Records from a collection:

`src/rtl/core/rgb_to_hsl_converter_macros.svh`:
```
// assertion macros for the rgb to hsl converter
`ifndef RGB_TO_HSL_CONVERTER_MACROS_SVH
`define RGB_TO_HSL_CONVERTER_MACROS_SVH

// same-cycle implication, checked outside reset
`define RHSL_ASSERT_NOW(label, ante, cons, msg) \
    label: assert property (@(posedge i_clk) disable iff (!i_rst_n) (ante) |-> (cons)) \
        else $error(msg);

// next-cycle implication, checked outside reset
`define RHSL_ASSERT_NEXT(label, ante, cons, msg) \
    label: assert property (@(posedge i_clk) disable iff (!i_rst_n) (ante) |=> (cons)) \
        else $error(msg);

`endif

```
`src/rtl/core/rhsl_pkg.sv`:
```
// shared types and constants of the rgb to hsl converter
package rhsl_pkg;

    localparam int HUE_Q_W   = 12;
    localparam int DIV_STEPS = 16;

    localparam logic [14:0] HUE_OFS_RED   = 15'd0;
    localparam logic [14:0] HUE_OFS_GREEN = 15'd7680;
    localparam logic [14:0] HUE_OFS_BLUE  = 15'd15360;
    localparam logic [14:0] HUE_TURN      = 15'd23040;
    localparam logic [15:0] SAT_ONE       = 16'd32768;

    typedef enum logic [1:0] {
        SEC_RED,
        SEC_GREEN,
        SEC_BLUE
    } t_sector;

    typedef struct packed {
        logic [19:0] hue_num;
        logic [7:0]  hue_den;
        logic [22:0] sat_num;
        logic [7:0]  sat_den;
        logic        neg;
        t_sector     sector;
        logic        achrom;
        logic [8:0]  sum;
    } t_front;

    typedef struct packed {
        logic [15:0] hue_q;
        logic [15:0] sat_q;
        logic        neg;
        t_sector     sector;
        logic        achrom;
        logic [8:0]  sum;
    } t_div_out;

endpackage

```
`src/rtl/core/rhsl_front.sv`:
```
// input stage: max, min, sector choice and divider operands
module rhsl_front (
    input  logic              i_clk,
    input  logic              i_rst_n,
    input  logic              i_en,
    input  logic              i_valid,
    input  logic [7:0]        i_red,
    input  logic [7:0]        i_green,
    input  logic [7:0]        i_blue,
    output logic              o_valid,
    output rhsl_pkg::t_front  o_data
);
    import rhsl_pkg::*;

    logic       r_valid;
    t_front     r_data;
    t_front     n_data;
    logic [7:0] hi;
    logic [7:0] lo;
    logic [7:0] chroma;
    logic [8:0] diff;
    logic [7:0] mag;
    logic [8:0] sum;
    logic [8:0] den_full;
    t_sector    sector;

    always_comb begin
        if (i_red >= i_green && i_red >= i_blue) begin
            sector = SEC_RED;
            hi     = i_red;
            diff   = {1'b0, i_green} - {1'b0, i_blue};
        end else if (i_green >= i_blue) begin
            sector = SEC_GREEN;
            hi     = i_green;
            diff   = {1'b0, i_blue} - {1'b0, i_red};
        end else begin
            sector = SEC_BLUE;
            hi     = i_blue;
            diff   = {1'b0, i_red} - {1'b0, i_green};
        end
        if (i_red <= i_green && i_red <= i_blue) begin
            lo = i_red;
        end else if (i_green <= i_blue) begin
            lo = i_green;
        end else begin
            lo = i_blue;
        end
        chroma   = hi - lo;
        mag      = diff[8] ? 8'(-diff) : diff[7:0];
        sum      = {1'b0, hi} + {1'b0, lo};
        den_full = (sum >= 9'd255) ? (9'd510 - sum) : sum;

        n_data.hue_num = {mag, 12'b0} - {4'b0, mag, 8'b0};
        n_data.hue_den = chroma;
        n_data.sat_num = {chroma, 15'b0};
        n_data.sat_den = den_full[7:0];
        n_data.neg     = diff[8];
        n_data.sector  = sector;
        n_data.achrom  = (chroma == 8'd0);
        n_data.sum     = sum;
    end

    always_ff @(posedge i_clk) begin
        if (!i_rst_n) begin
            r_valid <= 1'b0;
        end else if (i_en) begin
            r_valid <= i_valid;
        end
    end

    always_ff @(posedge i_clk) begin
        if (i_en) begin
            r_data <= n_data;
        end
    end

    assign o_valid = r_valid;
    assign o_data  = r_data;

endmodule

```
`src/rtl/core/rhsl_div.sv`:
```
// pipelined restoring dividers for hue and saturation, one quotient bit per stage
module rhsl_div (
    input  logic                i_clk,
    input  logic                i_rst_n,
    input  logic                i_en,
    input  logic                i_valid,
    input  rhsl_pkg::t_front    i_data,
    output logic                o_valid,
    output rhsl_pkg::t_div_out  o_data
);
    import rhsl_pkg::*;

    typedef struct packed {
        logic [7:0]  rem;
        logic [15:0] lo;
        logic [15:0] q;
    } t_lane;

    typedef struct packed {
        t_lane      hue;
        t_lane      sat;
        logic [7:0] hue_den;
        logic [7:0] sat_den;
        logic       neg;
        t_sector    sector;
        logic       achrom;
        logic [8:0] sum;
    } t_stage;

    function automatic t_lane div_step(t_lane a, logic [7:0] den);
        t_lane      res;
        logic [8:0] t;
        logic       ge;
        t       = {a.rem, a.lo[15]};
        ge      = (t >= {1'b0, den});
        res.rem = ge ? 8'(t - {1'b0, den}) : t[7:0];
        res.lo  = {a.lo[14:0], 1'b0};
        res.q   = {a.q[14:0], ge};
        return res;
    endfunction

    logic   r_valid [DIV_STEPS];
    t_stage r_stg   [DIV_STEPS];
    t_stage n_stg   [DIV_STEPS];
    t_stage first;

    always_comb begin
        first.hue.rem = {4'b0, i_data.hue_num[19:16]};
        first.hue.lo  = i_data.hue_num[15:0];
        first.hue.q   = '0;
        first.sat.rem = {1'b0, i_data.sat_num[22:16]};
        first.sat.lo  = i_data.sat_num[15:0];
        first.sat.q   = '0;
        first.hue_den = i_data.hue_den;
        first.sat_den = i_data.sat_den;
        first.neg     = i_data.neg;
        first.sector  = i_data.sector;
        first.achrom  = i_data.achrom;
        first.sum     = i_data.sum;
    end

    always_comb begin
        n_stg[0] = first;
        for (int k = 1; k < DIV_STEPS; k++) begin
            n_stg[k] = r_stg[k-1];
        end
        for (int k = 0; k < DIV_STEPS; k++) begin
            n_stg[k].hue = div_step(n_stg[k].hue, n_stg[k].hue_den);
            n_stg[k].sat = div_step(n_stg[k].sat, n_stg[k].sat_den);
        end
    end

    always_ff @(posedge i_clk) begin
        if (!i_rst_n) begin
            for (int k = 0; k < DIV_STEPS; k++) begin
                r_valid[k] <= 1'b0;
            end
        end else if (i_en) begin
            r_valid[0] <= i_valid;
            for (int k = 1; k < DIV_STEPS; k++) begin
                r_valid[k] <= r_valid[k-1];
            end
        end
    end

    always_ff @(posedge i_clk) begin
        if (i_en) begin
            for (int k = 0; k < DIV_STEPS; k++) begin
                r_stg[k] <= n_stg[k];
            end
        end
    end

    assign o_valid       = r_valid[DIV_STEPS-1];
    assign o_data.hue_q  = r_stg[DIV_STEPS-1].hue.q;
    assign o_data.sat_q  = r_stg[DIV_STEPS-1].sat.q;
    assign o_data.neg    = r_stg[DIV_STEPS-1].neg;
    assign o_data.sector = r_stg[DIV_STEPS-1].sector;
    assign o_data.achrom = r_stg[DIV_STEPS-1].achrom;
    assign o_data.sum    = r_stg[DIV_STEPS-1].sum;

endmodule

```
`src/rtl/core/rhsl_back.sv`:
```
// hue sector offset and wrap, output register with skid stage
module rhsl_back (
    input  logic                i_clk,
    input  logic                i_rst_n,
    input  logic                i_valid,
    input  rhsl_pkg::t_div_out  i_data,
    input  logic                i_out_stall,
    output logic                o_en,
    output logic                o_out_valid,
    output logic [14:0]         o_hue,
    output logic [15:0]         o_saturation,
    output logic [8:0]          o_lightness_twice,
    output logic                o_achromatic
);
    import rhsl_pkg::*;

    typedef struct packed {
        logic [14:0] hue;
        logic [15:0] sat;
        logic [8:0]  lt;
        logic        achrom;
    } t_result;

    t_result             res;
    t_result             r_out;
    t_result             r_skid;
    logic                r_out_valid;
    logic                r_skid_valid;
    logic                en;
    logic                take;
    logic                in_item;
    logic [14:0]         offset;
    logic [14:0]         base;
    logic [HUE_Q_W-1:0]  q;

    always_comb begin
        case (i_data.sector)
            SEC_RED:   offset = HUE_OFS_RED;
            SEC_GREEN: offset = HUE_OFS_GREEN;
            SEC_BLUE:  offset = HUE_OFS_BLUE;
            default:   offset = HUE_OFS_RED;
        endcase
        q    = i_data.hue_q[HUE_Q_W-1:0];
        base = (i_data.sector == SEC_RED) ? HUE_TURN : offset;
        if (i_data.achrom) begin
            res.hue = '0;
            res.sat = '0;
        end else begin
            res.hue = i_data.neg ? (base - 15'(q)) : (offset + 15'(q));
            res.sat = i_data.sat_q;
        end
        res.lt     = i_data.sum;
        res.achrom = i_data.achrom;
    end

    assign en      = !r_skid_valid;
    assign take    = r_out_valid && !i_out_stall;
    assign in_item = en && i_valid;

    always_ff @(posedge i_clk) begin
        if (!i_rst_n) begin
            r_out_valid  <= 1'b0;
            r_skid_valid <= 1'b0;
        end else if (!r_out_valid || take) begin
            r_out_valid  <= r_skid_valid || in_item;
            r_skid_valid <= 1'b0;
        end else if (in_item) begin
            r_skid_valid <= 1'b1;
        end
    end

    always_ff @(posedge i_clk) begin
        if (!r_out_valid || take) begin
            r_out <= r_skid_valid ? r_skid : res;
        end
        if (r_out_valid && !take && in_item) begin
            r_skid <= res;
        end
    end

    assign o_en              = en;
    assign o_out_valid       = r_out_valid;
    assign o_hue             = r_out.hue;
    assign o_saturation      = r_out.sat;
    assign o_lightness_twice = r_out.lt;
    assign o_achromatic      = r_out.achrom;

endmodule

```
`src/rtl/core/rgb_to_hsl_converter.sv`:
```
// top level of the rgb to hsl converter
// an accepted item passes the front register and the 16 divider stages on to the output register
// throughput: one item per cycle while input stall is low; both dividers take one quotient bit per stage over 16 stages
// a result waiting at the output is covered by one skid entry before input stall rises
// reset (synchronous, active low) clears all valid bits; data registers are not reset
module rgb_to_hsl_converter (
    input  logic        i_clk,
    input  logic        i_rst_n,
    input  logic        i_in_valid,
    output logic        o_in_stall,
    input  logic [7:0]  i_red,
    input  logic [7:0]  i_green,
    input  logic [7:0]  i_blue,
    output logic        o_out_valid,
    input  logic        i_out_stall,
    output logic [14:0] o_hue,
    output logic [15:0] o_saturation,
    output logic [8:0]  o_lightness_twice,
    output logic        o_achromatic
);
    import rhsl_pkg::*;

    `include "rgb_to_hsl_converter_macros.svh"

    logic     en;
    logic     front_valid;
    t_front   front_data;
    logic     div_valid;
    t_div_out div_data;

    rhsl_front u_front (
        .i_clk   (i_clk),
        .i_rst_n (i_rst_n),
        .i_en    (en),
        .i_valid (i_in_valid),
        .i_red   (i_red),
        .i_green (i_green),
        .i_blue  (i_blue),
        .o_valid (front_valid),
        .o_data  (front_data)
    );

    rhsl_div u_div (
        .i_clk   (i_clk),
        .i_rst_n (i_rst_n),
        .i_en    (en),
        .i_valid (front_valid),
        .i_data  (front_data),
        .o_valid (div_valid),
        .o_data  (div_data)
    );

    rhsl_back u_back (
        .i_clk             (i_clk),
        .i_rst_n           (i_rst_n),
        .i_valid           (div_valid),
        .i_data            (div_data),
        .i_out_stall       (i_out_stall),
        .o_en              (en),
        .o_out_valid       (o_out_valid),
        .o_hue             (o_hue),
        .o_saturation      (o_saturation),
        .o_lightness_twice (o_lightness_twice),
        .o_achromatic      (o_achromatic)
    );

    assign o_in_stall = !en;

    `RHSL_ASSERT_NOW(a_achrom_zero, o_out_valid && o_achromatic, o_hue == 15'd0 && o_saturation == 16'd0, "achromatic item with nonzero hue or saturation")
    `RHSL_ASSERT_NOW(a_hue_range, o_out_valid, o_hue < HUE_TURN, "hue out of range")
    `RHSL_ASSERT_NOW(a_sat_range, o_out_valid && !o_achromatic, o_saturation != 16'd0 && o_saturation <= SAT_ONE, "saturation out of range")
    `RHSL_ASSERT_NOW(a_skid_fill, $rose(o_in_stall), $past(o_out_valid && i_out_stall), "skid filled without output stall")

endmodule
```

---

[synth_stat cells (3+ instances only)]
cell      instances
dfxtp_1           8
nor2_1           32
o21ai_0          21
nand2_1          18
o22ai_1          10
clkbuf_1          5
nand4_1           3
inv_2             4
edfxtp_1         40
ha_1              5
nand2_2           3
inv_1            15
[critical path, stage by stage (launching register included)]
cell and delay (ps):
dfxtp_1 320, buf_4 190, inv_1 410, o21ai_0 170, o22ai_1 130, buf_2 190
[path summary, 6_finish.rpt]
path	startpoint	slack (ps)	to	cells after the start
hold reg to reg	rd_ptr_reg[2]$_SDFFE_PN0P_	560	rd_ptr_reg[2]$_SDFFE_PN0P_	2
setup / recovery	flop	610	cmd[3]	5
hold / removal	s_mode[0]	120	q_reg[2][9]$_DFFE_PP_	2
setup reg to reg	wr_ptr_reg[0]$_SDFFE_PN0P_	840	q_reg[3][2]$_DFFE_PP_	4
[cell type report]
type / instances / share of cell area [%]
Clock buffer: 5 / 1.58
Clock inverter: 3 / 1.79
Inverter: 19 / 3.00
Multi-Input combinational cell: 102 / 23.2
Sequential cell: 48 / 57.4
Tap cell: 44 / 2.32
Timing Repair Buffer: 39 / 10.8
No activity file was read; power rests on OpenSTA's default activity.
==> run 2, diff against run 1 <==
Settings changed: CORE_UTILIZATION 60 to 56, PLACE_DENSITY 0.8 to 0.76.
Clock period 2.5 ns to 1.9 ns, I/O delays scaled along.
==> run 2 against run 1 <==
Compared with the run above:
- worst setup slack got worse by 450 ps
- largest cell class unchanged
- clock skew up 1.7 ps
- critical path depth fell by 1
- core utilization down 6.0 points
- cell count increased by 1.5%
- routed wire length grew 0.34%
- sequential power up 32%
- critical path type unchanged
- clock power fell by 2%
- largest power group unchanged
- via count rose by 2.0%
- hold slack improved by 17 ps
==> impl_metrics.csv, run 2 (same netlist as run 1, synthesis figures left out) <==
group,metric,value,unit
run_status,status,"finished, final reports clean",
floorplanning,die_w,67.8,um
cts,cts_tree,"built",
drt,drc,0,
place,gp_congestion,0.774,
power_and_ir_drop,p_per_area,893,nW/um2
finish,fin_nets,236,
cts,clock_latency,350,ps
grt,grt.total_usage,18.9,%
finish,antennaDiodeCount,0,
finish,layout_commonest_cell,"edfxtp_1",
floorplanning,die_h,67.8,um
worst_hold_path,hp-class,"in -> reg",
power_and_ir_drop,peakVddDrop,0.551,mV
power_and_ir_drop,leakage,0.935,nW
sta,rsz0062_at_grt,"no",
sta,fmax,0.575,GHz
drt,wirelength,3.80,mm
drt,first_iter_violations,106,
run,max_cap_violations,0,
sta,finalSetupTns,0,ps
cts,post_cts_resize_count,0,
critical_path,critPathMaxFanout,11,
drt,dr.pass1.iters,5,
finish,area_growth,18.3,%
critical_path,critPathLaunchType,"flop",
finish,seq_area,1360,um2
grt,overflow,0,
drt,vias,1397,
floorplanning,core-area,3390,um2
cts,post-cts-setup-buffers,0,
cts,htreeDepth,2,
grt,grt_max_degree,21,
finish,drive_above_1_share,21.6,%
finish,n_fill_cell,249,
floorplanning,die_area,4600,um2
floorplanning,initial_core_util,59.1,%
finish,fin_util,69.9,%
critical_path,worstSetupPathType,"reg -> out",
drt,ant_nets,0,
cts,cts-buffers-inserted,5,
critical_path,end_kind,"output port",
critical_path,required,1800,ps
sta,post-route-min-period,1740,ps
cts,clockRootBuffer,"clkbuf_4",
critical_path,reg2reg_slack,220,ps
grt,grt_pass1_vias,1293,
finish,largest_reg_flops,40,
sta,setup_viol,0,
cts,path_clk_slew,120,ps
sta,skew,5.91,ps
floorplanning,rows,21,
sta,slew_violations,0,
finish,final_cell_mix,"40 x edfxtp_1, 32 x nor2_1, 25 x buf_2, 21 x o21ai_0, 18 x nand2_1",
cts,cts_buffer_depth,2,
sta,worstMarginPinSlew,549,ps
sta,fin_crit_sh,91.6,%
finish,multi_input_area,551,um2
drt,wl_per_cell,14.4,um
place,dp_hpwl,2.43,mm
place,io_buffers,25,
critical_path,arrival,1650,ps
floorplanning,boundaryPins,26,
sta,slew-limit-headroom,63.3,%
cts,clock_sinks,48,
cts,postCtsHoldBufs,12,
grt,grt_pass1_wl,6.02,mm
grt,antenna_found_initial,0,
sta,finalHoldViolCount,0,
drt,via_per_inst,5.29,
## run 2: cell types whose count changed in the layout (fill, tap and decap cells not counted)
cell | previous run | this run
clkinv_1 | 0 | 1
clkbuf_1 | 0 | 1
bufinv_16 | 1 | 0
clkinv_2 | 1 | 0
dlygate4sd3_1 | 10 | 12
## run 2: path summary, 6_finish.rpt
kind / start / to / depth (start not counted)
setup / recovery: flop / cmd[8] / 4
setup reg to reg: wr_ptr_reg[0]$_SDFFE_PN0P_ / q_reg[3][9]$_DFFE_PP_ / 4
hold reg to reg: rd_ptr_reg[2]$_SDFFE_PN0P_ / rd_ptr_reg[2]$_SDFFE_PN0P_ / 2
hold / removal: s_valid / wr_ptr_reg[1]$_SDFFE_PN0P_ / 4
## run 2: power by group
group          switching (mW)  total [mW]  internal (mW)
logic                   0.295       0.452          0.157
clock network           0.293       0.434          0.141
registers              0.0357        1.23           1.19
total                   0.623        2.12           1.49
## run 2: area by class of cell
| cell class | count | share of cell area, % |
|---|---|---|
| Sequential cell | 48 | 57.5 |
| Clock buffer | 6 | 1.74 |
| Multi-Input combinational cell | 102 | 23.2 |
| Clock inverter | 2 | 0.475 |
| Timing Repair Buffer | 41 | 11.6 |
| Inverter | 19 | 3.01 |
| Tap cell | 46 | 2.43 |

_Aim of the task_
The lines above starting at the one that contains "[synth_stat cells (3+ instances only)]" and ending at the one that contains "Clock buffer: 5 / 1.58" must be transcribed exactly, and no other lines may appear.

_Task answer_
[synth_stat cells (3+ instances only)]
cell      instances
dfxtp_1           8
nor2_1           32
o21ai_0          21
nand2_1          18
o22ai_1          10
clkbuf_1          5
nand4_1           3
inv_2             4
edfxtp_1         40
ha_1              5
nand2_2           3
inv_1            15
[critical path, stage by stage (launching register included)]
cell and delay (ps):
dfxtp_1 320, buf_4 190, inv_1 410, o21ai_0 170, o22ai_1 130, buf_2 190
[path summary, 6_finish.rpt]
path	startpoint	slack (ps)	to	cells after the start
hold reg to reg	rd_ptr_reg[2]$_SDFFE_PN0P_	560	rd_ptr_reg[2]$_SDFFE_PN0P_	2
setup / recovery	flop	610	cmd[3]	5
hold / removal	s_mode[0]	120	q_reg[2][9]$_DFFE_PP_	2
setup reg to reg	wr_ptr_reg[0]$_SDFFE_PN0P_	840	q_reg[3][2]$_DFFE_PP_	4
[cell type report]
type / instances / share of cell area [%]
Clock buffer: 5 / 1.58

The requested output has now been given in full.